Assignment: Among the lines below, how many have the string "RECV" in them? Only the number is wanted.

(Stored data)
Start of Block

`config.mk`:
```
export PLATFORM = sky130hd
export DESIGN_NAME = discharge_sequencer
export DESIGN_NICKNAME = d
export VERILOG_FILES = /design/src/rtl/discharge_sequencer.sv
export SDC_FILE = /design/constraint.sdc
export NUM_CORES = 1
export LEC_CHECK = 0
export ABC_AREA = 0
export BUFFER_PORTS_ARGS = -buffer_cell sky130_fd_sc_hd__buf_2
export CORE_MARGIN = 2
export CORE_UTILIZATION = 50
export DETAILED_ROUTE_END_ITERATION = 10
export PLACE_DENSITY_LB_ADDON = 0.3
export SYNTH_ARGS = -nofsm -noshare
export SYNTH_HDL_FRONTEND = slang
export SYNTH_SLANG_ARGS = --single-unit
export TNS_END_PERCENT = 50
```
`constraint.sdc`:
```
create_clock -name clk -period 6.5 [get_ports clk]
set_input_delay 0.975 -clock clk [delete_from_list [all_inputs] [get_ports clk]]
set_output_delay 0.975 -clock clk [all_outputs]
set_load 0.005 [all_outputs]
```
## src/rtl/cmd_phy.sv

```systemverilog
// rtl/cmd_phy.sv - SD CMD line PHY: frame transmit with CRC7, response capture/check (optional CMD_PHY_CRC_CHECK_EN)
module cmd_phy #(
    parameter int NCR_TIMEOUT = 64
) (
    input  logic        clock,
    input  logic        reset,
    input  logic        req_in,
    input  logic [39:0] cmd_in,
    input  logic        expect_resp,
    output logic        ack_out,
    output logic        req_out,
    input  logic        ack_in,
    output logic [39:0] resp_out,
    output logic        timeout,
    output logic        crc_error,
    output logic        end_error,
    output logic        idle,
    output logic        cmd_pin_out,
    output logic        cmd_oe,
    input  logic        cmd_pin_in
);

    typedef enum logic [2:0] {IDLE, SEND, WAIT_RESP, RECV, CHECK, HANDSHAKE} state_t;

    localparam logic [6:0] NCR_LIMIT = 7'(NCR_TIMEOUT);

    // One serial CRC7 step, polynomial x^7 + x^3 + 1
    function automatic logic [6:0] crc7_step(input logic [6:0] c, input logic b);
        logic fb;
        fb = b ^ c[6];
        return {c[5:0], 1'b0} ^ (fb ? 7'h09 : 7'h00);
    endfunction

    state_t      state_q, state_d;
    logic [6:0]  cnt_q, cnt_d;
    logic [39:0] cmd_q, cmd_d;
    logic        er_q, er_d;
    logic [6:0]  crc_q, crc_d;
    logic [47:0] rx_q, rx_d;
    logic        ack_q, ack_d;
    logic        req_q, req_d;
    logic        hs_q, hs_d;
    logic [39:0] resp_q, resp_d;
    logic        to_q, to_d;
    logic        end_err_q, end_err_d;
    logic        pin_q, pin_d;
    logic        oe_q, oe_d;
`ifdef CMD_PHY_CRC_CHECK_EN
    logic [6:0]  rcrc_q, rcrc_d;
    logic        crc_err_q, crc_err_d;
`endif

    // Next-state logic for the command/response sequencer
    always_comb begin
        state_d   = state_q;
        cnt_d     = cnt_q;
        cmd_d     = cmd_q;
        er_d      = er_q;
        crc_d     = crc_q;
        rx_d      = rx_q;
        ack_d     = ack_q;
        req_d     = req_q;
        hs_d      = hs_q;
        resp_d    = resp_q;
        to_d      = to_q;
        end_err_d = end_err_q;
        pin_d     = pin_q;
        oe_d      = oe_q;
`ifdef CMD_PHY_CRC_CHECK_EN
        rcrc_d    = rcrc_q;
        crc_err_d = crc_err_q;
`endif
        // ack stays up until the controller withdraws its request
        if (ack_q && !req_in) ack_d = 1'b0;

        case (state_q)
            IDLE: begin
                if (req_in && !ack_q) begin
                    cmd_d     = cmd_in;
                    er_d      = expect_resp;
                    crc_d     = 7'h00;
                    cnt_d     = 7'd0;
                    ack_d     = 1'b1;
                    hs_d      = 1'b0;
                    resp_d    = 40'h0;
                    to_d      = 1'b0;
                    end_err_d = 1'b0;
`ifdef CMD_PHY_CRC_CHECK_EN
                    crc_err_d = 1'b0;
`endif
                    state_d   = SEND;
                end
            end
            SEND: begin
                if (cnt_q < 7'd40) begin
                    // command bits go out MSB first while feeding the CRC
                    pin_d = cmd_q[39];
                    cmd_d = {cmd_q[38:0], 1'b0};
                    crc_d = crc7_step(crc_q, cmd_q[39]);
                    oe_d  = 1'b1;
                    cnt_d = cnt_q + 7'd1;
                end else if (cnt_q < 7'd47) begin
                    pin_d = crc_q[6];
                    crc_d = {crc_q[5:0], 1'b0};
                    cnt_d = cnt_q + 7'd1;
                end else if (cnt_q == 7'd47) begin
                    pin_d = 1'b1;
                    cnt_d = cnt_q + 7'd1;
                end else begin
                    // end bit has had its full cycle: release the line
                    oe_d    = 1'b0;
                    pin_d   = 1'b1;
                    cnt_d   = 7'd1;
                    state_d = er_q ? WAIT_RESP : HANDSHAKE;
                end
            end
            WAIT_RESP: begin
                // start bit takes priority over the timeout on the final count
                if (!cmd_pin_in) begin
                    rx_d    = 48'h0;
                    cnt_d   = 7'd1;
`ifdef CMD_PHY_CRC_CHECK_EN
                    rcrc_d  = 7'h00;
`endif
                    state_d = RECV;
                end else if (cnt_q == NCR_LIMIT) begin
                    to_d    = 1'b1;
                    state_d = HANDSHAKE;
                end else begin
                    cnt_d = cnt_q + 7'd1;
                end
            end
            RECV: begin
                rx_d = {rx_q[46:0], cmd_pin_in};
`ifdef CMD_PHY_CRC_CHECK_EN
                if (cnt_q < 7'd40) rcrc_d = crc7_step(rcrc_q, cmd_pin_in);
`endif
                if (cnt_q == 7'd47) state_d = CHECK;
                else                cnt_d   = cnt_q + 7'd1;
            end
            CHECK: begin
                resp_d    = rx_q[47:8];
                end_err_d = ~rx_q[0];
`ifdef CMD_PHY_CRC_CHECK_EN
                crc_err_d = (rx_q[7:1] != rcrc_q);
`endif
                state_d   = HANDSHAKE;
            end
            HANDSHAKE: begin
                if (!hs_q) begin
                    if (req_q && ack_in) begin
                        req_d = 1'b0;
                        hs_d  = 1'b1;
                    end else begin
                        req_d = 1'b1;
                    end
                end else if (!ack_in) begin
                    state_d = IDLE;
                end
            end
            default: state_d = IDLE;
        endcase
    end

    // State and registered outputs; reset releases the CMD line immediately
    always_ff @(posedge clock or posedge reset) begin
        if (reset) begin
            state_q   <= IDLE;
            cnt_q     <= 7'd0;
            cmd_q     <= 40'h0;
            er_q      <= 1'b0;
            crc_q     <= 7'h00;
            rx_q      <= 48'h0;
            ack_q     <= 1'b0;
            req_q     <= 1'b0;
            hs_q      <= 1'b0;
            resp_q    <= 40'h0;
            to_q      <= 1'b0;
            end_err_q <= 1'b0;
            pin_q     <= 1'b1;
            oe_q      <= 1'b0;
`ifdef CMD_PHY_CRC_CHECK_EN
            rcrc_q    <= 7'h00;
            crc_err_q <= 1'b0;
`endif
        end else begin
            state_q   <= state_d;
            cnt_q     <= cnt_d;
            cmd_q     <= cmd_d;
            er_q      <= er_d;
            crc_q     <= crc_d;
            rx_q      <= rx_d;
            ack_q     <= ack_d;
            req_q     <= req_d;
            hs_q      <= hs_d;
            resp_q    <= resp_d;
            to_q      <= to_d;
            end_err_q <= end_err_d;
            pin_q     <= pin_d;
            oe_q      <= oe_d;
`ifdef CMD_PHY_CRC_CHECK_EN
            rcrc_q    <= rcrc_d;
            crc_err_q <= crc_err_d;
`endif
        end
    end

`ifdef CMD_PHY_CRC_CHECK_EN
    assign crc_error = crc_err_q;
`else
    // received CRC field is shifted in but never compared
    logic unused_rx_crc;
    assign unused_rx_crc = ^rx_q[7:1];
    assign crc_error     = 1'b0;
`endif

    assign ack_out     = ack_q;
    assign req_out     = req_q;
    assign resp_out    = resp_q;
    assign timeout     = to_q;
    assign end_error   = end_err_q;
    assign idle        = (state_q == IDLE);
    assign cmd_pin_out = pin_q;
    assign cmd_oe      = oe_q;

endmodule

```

End of Block

Output below: 3